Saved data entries
Segment Open

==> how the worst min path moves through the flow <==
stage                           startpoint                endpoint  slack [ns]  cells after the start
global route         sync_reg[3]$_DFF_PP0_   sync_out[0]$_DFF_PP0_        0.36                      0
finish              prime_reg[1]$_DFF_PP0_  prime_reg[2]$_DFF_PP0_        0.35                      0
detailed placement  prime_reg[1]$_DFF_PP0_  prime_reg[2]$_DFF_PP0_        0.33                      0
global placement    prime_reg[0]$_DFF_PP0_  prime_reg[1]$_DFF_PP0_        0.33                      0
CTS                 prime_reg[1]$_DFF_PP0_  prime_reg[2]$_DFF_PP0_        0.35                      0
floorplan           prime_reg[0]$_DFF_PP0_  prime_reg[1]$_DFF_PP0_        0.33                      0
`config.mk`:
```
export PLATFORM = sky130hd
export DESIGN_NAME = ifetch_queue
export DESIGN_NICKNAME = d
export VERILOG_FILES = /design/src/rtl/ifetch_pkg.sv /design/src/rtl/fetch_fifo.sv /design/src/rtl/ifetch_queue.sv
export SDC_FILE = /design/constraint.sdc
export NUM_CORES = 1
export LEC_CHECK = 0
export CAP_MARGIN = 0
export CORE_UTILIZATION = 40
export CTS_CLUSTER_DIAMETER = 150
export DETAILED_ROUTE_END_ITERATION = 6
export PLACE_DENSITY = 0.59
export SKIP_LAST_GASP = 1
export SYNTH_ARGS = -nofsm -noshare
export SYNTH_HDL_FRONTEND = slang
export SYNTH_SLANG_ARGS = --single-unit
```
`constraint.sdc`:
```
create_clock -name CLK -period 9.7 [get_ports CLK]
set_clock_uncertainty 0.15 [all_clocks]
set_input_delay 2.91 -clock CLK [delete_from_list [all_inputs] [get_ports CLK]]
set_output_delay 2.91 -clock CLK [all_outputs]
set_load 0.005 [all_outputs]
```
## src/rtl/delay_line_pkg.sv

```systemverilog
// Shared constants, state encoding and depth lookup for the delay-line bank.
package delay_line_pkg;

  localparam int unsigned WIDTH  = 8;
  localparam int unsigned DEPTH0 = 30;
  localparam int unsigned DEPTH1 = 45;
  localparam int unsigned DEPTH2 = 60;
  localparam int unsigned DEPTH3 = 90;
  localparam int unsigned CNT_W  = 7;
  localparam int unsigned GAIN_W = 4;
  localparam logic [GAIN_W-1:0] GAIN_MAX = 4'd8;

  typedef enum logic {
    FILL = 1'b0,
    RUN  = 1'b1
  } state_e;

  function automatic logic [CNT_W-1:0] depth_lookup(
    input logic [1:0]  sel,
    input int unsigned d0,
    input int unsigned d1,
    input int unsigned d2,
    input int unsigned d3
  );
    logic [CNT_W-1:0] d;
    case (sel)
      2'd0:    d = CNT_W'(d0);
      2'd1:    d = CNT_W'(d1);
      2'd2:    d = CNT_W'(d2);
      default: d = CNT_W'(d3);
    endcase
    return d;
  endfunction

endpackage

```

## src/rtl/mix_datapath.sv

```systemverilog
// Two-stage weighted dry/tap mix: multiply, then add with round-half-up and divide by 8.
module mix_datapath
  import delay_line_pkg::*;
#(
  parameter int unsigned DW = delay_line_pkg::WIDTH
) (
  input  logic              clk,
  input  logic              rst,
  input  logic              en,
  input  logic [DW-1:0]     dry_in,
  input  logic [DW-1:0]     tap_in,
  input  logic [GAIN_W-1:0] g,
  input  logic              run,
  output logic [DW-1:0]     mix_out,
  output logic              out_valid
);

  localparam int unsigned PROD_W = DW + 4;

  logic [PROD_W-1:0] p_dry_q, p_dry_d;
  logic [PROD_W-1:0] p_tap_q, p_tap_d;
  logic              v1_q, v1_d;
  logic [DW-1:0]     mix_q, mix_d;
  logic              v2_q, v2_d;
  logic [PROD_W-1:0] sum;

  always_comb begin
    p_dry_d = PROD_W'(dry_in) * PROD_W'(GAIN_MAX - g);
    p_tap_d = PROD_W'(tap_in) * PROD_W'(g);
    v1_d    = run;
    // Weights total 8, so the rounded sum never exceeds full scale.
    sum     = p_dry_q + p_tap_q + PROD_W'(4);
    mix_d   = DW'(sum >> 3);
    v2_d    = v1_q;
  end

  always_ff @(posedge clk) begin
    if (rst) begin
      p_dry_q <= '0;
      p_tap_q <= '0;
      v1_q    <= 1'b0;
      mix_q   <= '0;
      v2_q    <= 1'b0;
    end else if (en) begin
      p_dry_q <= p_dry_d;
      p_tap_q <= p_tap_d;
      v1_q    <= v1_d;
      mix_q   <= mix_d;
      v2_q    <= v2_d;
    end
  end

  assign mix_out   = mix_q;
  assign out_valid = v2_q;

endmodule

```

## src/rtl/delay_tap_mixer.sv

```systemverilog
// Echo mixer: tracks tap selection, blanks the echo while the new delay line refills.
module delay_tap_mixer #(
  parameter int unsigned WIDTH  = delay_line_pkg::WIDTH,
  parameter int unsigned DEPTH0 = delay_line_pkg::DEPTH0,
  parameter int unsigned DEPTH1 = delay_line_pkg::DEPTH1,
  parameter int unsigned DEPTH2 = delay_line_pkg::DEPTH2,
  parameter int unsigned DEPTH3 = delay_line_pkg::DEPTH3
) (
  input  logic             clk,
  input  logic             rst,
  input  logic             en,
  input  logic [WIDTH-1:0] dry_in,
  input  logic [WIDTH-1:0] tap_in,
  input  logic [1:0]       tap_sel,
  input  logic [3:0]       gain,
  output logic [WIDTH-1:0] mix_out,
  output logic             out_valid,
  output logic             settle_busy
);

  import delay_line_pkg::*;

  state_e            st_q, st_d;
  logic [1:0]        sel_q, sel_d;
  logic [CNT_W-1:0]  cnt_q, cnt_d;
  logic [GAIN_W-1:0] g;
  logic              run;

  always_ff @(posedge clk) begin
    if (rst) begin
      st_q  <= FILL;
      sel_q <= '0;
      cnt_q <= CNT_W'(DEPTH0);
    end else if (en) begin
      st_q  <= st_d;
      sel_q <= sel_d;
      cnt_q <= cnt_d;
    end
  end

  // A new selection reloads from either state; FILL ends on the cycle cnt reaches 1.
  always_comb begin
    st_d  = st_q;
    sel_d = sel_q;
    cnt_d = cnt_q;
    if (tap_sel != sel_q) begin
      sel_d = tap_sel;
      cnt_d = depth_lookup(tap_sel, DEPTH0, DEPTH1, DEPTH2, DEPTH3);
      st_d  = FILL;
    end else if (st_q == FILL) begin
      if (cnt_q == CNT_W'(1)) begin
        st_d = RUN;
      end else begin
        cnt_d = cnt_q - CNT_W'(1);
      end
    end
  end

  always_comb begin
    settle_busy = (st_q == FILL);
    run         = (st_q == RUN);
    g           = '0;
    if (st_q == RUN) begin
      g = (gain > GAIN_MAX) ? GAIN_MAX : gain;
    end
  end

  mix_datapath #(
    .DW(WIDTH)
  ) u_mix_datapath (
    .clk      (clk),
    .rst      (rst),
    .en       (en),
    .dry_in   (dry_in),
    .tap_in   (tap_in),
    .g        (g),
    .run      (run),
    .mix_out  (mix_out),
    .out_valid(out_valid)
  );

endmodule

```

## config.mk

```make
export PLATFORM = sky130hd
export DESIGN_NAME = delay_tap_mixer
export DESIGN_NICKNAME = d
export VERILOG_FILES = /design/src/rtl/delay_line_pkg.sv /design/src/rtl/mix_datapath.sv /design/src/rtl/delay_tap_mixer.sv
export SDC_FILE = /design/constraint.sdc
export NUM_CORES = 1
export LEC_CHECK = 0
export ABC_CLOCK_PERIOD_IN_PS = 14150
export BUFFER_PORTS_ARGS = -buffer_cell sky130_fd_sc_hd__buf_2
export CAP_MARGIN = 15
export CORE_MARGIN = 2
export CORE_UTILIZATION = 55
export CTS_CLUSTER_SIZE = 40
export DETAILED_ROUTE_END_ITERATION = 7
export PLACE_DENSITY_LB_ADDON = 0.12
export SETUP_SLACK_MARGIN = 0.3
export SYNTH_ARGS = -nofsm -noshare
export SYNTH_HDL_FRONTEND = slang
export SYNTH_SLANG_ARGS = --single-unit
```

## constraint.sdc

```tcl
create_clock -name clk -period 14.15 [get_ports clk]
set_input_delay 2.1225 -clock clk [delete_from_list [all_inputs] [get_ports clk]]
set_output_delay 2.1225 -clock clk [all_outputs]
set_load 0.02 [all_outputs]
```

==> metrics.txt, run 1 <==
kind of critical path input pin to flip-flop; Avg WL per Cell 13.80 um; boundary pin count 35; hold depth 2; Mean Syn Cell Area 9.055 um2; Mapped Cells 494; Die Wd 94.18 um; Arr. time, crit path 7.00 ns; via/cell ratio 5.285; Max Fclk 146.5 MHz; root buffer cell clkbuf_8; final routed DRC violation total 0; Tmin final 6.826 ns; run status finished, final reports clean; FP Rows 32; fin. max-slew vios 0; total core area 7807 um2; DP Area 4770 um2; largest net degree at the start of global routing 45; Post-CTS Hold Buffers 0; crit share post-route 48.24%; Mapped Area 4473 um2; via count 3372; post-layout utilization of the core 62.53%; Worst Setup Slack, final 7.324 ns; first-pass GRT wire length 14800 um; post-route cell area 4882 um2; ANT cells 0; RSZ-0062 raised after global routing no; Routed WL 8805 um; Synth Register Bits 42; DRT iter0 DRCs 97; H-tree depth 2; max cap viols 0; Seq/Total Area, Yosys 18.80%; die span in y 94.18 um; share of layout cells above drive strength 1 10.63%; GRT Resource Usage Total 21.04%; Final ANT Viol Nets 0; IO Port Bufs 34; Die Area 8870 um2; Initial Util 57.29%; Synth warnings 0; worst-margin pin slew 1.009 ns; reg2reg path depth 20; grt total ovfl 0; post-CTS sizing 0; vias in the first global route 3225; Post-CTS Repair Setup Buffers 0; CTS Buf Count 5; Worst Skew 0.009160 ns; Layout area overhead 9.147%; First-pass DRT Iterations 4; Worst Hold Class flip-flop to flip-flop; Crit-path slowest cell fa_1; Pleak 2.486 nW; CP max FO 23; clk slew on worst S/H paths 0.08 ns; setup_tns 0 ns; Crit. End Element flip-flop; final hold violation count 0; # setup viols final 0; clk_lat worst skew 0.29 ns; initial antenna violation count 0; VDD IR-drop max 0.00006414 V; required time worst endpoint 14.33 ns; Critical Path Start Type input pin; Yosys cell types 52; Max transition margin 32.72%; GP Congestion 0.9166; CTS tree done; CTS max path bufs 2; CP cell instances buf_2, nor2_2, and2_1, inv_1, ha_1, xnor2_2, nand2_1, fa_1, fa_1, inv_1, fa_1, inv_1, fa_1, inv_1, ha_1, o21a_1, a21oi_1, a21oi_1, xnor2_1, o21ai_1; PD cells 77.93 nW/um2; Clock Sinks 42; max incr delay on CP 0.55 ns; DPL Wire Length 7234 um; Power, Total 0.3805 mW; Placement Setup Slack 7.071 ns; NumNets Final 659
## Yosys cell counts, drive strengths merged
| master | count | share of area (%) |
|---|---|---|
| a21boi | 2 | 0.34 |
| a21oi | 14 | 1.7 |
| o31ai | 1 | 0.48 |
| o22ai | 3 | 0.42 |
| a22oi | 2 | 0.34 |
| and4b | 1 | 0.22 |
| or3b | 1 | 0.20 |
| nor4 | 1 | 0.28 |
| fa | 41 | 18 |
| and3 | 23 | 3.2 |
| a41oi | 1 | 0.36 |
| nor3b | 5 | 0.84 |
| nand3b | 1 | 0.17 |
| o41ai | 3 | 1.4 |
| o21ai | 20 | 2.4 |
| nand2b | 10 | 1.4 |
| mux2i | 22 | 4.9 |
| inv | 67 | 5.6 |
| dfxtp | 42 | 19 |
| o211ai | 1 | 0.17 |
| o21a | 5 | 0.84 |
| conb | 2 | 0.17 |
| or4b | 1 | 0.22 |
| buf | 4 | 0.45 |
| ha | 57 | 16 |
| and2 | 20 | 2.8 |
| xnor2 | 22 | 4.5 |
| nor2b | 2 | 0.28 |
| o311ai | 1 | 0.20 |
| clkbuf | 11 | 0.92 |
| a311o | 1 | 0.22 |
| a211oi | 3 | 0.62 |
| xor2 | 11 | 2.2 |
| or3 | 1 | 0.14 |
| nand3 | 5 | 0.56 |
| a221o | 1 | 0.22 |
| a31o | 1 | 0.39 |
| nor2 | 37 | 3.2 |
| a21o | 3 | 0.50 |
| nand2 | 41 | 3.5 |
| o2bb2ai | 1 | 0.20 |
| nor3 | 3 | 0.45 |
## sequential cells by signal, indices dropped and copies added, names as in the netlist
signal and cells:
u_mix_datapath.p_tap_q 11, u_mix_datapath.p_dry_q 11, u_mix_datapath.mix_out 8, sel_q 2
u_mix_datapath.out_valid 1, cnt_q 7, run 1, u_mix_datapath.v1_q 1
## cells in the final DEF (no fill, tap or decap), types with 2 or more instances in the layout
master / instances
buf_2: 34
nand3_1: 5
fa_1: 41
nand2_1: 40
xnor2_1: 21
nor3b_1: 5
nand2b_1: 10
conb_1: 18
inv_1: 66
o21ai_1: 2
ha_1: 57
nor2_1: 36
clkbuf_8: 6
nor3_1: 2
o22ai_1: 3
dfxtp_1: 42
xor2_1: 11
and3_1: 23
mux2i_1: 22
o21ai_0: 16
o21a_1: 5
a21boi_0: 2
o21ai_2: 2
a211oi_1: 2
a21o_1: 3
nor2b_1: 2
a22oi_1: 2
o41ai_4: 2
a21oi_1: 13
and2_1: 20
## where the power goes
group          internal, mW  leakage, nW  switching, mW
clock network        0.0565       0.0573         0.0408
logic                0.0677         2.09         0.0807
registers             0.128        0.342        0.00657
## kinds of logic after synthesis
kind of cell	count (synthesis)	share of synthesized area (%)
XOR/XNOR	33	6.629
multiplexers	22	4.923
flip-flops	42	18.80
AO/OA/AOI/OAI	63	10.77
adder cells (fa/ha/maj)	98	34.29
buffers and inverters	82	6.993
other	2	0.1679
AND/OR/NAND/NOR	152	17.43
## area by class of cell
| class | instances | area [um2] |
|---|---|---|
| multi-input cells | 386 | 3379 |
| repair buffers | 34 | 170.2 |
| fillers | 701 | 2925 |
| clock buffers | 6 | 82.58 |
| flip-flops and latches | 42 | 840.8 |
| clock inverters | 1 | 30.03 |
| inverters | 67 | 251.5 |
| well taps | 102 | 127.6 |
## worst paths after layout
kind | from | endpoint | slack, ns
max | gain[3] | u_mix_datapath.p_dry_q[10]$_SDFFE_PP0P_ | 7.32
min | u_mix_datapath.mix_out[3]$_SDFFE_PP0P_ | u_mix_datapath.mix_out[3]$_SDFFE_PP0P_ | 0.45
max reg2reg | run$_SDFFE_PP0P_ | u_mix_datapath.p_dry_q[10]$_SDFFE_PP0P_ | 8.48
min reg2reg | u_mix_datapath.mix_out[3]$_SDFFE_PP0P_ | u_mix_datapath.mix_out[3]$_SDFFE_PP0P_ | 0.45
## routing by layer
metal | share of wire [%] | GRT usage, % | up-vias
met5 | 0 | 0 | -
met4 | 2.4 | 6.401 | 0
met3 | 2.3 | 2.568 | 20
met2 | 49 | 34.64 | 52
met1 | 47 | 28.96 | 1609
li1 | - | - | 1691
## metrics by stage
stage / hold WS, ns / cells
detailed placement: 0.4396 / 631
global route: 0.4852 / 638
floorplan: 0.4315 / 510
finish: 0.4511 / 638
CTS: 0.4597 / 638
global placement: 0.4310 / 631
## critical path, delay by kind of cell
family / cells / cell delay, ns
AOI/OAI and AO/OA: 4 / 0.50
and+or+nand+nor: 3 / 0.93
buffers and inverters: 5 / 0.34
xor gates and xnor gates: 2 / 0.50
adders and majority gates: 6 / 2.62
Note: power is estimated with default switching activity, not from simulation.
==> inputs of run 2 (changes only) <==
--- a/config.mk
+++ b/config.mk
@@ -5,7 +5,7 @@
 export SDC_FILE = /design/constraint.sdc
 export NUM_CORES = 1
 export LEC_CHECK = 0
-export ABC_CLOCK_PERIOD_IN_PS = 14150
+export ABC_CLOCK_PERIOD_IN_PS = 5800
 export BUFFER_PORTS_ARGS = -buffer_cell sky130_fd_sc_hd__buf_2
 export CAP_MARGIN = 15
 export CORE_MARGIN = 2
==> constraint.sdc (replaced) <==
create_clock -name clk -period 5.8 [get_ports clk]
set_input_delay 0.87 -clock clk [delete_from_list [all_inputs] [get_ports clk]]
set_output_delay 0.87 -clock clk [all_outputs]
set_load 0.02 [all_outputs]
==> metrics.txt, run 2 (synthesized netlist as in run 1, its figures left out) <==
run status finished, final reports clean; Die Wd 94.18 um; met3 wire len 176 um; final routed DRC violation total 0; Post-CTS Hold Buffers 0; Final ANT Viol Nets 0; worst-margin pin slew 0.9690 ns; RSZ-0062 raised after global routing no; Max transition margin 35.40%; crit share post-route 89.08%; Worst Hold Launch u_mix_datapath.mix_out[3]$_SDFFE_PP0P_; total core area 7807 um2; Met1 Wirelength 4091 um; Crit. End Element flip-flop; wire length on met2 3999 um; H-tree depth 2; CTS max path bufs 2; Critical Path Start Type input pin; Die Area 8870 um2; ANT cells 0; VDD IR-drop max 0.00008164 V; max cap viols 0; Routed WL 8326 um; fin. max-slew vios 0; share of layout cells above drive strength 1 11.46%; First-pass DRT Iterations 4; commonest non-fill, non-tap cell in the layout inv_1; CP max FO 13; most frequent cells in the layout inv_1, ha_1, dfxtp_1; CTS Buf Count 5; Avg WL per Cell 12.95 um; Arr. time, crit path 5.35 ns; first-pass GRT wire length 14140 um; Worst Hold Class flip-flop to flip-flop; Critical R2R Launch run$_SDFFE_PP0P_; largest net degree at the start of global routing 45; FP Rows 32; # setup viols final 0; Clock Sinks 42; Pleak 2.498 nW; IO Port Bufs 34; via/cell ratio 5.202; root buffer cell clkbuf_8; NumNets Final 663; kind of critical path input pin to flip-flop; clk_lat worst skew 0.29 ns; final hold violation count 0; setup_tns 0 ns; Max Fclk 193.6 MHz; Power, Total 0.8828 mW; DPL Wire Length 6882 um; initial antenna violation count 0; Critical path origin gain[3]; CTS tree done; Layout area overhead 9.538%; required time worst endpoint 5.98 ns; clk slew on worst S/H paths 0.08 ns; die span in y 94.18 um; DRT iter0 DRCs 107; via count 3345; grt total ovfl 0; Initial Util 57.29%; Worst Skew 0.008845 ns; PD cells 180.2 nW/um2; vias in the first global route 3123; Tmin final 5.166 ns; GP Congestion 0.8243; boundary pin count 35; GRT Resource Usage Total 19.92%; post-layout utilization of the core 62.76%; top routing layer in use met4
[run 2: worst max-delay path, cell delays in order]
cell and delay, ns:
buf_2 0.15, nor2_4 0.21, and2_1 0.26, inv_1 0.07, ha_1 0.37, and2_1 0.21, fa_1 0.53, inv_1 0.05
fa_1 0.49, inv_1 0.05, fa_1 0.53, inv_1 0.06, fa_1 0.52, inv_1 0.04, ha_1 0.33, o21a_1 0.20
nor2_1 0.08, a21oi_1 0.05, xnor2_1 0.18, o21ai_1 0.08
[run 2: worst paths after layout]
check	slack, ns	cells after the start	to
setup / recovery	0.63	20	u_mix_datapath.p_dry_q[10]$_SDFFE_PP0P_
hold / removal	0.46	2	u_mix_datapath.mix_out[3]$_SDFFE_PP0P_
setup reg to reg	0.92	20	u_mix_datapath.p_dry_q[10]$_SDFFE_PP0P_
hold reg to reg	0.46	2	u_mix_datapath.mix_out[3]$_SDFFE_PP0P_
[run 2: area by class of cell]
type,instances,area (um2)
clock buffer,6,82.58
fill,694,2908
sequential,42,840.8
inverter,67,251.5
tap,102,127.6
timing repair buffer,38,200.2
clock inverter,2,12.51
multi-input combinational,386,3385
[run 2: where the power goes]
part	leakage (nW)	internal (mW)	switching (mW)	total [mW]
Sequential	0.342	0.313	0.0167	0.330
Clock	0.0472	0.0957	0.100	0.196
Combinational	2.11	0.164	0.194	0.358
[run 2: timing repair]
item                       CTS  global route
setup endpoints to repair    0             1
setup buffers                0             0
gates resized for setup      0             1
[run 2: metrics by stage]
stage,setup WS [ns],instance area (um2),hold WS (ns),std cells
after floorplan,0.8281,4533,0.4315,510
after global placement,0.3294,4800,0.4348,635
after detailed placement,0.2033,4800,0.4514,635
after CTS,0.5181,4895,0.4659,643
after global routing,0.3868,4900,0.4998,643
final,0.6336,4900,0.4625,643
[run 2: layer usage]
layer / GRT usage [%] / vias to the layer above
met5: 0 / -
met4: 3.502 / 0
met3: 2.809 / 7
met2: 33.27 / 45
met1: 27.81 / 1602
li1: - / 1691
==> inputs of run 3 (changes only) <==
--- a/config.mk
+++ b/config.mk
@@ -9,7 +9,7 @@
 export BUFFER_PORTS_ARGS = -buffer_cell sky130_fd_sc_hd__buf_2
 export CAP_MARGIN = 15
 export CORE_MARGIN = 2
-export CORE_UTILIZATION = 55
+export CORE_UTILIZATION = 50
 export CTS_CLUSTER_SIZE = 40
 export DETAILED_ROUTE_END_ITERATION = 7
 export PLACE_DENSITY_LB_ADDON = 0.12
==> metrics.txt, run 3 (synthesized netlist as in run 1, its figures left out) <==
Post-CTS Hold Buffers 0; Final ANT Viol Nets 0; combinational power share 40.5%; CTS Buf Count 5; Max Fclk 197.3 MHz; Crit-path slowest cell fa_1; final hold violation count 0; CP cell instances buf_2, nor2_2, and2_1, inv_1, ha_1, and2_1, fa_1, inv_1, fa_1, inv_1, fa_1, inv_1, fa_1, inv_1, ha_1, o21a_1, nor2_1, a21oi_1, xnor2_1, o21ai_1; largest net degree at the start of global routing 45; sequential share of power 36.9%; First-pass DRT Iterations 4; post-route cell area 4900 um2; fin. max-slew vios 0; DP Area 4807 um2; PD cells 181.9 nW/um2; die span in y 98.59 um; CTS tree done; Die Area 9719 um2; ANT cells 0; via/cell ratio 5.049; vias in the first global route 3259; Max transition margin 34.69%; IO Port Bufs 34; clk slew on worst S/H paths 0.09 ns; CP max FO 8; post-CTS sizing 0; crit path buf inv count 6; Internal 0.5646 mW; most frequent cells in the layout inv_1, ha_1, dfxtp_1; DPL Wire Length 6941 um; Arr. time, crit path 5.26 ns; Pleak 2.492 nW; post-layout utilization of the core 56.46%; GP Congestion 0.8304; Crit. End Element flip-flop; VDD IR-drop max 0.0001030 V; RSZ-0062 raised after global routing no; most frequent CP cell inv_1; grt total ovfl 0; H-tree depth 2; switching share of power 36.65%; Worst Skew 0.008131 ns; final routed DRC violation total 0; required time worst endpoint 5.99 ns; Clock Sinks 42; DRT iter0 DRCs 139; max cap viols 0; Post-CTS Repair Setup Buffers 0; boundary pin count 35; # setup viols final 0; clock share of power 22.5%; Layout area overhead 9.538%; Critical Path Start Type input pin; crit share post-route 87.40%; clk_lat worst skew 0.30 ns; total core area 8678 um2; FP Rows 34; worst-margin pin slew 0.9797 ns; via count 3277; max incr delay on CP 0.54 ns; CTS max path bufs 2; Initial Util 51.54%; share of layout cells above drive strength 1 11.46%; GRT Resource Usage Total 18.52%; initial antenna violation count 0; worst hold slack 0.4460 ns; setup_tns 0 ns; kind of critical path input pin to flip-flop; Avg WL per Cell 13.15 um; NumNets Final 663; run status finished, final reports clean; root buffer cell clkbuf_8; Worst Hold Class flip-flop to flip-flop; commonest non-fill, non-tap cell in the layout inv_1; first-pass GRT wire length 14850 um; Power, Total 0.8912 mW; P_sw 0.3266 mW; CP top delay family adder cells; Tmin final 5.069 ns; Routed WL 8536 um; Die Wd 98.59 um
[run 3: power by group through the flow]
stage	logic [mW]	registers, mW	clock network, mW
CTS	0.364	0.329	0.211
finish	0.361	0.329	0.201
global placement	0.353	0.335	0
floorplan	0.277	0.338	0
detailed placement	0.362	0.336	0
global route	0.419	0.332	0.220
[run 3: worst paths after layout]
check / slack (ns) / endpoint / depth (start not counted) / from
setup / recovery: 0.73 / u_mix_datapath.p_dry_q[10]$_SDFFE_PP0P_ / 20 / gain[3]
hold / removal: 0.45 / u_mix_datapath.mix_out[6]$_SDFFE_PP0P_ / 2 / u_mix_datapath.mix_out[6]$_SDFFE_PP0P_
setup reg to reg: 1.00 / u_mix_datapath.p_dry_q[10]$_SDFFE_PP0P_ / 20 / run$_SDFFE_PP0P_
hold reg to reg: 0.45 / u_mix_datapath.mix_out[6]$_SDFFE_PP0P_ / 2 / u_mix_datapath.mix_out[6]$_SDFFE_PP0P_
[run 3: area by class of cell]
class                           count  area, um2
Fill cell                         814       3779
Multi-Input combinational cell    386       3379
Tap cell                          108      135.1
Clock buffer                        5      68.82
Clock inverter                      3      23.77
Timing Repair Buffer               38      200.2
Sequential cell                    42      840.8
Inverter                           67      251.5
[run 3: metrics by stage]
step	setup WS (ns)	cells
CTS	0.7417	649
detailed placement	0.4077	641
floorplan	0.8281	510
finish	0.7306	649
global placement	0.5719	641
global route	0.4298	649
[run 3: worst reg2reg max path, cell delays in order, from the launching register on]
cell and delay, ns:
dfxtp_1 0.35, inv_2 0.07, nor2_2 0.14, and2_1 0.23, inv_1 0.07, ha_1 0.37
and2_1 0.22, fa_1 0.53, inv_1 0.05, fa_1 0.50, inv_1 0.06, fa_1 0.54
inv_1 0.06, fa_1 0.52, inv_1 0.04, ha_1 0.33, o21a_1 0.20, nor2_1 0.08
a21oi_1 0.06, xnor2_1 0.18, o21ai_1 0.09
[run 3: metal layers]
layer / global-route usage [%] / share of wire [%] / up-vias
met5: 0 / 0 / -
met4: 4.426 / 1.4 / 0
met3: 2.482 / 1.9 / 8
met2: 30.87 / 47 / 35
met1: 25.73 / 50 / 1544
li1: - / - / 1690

Segment Closed

From the entries, report each line that includes the word "registers".

◆ Solution for this task ◆
registers             0.128        0.342        0.00657
stage	logic [mW]	registers, mW	clock network, mW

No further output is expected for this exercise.